Activity =>
Can you pull out each line of the data below that includes the word "registers"?

(Stored data)

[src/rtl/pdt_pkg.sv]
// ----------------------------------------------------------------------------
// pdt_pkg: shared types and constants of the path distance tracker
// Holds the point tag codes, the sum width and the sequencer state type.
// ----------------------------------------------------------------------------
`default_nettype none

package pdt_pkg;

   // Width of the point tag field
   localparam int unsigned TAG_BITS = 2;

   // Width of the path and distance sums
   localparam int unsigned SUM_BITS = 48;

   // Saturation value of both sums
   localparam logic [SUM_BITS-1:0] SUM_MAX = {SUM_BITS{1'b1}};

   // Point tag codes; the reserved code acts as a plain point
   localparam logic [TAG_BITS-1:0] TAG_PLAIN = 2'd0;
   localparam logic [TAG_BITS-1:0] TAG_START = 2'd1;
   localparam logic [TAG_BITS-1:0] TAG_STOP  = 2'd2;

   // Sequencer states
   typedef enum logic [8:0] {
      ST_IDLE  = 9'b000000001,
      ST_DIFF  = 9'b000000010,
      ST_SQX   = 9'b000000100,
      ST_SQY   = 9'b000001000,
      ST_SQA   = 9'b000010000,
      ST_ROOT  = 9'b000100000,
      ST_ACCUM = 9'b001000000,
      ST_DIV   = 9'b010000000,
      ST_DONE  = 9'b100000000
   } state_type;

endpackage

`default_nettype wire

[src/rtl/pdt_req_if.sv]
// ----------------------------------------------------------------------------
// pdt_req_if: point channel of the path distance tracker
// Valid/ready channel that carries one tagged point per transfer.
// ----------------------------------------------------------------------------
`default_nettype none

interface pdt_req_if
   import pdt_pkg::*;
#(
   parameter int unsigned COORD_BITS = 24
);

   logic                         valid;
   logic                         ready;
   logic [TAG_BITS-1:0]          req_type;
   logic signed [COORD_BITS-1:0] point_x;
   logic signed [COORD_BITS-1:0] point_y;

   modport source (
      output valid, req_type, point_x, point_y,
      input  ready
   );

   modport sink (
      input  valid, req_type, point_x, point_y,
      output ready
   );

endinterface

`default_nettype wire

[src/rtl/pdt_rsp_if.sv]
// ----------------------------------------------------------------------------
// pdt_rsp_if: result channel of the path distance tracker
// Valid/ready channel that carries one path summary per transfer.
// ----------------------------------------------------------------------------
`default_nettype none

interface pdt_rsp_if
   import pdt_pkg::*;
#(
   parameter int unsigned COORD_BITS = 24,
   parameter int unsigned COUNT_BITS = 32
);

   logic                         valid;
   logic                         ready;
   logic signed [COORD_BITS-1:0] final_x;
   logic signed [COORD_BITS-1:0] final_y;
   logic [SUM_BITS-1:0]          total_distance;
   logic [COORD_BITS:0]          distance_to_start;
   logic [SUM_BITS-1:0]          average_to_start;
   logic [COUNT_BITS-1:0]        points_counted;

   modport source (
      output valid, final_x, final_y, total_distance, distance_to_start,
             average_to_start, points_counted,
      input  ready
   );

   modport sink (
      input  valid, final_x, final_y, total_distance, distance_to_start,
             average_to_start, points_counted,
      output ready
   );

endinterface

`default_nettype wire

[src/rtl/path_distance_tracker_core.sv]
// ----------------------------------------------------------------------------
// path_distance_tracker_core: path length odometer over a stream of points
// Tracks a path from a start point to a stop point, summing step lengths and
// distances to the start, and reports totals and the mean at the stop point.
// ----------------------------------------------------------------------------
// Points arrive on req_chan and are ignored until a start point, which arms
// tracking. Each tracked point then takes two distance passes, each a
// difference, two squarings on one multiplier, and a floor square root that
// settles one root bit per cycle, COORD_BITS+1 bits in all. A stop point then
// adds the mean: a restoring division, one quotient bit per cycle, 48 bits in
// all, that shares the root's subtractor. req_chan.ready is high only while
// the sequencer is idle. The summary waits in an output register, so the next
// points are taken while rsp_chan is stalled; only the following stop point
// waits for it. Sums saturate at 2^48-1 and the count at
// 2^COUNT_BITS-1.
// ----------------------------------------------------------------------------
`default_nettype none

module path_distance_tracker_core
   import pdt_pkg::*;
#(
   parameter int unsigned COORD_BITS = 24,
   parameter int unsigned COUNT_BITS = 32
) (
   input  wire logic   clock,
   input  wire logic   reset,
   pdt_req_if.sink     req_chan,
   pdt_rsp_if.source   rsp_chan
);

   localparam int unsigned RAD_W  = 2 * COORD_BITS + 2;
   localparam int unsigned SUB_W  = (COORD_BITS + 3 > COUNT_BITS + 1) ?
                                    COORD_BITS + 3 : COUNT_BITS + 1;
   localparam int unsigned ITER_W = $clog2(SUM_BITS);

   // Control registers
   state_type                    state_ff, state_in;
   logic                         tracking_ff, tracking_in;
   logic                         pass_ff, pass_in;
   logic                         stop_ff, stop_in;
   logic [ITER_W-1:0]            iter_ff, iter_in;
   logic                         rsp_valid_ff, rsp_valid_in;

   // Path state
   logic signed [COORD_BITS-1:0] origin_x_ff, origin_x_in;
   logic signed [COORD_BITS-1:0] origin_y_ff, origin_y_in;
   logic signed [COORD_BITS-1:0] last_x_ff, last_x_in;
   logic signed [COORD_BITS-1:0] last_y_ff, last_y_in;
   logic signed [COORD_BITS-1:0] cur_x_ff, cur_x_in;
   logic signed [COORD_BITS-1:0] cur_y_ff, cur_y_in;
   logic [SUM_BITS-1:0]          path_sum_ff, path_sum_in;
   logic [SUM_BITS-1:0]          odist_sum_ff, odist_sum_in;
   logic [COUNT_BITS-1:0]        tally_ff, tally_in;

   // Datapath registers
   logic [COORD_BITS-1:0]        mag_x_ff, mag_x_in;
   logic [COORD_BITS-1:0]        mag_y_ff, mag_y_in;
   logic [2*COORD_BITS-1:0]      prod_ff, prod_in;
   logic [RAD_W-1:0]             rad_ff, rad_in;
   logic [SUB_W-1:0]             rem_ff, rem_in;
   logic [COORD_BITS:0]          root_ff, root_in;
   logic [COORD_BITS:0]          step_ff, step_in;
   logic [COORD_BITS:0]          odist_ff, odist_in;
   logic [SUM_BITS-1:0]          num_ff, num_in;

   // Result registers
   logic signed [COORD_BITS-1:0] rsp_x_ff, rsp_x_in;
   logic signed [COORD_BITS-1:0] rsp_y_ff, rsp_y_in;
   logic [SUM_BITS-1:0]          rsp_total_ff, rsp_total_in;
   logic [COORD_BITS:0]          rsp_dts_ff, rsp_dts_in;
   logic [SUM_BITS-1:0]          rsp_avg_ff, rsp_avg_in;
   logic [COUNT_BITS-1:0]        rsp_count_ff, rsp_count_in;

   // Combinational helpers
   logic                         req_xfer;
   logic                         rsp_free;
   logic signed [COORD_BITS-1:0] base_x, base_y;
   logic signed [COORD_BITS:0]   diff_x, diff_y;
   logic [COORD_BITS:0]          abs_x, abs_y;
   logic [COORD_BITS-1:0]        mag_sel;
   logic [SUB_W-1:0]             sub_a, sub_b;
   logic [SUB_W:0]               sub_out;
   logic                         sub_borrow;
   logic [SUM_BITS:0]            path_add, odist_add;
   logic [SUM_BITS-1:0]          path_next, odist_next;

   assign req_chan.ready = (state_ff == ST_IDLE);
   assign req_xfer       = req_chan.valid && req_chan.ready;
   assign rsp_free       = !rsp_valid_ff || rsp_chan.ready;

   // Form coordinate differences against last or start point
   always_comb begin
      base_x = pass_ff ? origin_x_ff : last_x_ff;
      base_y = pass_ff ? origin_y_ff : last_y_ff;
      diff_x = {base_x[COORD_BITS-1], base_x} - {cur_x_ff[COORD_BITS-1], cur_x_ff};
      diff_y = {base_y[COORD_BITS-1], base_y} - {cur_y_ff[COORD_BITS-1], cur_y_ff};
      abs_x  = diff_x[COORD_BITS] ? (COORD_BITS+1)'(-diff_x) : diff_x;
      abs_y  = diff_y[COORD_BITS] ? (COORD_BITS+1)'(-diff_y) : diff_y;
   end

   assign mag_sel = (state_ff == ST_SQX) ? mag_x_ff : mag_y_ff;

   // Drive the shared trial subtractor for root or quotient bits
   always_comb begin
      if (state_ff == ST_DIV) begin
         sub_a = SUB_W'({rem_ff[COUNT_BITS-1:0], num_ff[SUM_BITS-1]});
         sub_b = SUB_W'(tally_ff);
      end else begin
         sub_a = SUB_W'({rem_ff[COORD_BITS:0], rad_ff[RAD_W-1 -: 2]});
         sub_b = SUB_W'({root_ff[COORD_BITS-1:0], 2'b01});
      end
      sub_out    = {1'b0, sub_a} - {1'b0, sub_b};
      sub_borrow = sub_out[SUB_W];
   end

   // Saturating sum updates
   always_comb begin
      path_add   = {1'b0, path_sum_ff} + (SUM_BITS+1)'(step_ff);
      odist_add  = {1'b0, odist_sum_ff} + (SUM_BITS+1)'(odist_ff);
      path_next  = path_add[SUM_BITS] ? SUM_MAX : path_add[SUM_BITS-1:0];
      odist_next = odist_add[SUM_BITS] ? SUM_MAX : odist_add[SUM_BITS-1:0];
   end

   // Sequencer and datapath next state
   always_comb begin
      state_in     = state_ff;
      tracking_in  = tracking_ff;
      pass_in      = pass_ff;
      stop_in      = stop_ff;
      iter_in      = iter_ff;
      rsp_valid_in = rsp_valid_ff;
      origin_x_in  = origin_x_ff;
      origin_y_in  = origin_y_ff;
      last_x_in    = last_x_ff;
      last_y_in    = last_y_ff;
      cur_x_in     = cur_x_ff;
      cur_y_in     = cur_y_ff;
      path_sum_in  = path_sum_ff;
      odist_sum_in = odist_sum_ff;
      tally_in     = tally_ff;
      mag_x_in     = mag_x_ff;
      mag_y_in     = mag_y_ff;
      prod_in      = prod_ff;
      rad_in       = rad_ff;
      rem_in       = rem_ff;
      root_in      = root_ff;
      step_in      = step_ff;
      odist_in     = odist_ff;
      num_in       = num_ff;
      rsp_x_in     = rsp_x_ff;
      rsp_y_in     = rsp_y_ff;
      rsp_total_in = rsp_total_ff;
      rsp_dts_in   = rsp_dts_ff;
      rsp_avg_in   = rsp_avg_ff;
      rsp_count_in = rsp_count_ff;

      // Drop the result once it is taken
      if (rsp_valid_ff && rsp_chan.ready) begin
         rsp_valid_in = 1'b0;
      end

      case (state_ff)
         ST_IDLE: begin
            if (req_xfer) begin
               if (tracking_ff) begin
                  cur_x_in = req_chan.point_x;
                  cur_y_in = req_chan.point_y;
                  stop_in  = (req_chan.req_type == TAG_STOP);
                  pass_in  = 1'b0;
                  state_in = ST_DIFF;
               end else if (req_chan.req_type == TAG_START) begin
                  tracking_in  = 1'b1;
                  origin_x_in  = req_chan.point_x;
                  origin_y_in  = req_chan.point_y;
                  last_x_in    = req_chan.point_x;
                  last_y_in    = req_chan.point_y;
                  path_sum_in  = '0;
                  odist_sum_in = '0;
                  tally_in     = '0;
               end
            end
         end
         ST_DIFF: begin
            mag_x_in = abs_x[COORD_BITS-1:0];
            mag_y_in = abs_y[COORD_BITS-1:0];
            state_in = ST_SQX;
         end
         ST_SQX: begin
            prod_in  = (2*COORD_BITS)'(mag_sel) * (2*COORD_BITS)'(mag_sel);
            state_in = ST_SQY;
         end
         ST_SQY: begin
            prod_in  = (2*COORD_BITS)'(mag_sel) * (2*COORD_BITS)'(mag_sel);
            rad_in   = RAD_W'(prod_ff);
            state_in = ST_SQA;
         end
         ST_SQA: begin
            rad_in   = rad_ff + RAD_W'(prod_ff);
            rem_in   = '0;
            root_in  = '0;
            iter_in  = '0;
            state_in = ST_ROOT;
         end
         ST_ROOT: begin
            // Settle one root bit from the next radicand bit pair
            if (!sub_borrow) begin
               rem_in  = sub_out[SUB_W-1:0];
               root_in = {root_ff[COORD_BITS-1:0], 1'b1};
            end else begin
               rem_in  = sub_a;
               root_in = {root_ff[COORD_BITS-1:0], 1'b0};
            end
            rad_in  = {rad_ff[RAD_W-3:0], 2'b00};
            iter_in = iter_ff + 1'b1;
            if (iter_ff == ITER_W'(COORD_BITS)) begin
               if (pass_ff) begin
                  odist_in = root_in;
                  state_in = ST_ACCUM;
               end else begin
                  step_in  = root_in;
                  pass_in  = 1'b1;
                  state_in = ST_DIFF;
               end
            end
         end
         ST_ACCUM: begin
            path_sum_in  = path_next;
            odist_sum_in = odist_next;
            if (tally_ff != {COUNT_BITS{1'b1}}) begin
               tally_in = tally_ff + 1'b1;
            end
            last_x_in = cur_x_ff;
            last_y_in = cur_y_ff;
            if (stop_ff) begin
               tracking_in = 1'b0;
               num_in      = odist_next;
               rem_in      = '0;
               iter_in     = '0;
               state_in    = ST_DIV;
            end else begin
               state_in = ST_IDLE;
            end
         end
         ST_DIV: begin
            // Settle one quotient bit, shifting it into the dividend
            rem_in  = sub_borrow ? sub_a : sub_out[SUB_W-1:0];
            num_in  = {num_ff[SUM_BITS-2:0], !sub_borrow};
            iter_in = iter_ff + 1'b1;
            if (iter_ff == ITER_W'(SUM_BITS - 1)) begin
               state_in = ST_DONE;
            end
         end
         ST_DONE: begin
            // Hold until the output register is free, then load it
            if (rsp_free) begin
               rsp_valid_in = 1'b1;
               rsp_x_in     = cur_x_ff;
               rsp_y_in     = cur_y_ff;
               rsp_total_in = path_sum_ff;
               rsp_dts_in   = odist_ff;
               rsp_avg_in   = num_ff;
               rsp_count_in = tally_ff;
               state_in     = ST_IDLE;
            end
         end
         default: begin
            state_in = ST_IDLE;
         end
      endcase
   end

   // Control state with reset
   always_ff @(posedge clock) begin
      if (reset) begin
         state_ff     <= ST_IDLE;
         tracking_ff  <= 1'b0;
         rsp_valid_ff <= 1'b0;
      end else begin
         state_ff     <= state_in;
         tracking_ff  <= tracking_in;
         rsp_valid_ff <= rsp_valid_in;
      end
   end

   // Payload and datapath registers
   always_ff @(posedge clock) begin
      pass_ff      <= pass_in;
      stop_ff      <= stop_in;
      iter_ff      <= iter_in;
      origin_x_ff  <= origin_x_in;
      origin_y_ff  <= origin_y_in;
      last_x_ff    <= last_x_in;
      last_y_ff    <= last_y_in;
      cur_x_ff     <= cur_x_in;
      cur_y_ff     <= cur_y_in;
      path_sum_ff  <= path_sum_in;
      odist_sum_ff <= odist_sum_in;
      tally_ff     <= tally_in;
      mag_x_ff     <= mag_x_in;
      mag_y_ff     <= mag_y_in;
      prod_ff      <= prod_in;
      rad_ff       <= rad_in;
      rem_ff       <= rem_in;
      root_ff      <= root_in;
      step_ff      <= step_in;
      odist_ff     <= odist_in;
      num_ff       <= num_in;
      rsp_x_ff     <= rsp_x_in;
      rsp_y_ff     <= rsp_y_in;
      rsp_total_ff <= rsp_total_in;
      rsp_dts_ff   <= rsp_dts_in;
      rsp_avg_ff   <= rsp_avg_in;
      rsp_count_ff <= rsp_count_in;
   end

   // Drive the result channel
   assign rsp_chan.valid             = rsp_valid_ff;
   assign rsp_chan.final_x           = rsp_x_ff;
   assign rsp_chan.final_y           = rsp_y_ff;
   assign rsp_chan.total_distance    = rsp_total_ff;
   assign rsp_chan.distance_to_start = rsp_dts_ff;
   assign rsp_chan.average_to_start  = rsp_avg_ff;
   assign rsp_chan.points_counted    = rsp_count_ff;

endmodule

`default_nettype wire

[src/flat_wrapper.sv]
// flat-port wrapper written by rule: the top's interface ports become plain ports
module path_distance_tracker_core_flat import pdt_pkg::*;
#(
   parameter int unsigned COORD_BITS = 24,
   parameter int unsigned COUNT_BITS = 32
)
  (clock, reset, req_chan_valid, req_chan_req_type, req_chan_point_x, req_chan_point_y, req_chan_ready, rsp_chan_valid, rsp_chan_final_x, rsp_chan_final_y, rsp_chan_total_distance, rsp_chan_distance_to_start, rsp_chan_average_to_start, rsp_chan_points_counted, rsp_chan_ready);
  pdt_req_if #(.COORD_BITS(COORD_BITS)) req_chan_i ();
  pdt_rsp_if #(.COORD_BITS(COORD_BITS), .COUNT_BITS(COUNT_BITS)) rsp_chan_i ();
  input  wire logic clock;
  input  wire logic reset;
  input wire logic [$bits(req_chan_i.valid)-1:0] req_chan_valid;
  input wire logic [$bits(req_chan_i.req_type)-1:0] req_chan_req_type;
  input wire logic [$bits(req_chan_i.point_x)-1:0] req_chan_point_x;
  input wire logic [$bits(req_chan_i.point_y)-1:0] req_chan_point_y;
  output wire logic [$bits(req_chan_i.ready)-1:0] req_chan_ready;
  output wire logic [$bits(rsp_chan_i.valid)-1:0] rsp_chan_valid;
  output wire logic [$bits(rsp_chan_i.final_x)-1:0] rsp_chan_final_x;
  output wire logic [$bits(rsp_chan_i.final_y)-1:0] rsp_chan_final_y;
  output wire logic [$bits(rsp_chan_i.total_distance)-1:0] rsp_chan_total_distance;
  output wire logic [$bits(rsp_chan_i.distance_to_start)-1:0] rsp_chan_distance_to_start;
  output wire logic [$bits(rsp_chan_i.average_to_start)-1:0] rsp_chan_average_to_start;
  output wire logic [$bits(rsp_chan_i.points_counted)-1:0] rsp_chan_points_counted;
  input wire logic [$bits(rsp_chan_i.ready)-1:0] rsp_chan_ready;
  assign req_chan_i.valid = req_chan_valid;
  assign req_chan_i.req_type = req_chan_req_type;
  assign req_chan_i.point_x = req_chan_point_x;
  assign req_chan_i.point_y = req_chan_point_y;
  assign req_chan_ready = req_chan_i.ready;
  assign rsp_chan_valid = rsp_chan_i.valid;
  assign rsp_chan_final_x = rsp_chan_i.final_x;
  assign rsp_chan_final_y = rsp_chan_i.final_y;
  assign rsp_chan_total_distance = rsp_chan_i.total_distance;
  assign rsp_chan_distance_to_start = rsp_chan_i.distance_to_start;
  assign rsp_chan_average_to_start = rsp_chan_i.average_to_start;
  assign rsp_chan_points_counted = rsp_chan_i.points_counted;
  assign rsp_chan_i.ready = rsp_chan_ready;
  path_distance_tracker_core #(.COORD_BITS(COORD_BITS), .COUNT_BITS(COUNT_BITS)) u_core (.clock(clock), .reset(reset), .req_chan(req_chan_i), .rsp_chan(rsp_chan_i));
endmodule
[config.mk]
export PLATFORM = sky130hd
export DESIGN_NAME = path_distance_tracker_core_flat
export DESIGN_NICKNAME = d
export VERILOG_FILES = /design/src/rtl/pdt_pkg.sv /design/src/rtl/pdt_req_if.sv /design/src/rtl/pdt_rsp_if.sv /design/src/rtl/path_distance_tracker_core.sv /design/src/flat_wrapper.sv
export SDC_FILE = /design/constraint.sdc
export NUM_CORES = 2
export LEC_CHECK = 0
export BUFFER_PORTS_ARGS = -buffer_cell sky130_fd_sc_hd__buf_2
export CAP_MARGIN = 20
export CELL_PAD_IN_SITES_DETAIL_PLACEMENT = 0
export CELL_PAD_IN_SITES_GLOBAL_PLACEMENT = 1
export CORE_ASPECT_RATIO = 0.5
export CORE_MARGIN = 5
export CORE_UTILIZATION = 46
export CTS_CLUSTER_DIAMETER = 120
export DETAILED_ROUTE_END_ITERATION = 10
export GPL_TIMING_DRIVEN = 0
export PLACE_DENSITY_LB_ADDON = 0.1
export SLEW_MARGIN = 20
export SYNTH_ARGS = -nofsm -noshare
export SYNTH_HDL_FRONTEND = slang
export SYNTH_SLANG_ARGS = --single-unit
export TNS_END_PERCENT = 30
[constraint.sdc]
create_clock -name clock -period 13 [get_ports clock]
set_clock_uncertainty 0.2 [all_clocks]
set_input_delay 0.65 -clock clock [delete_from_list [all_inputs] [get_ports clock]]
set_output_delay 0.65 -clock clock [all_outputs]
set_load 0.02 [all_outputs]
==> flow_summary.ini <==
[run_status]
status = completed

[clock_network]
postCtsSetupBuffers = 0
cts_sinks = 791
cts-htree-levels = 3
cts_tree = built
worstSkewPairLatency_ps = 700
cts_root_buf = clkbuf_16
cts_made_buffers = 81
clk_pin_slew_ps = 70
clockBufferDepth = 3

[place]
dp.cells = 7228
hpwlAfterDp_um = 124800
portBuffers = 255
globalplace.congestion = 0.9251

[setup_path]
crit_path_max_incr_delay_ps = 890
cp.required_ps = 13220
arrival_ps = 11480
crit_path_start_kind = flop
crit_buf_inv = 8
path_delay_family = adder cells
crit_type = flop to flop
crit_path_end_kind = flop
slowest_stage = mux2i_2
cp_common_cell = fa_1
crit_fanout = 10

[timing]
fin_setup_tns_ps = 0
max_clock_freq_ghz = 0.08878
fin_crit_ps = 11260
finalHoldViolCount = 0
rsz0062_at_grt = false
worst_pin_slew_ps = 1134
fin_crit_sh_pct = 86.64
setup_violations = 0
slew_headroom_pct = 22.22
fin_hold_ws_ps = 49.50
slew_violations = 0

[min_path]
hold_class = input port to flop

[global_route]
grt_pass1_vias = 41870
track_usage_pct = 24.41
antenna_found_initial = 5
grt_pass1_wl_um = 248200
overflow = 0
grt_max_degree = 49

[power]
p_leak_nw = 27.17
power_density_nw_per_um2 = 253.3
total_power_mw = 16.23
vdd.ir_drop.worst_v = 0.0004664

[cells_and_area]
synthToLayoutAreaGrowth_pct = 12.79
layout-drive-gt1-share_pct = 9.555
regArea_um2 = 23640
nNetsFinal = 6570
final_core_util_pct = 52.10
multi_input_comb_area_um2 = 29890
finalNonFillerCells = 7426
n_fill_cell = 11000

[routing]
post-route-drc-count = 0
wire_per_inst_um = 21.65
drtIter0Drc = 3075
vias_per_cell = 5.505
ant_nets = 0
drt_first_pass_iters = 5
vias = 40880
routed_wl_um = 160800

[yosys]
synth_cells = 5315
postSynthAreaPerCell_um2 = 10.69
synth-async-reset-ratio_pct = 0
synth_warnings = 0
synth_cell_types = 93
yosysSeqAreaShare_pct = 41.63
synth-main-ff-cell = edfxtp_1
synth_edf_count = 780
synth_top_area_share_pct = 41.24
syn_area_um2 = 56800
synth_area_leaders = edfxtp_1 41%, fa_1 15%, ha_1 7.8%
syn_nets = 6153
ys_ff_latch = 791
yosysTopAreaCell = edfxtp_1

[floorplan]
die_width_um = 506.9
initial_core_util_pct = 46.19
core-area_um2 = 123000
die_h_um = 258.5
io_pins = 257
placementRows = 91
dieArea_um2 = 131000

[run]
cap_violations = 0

Written answer =>
   // Control registers
   // Datapath registers
   // Result registers
   // Payload and datapath registers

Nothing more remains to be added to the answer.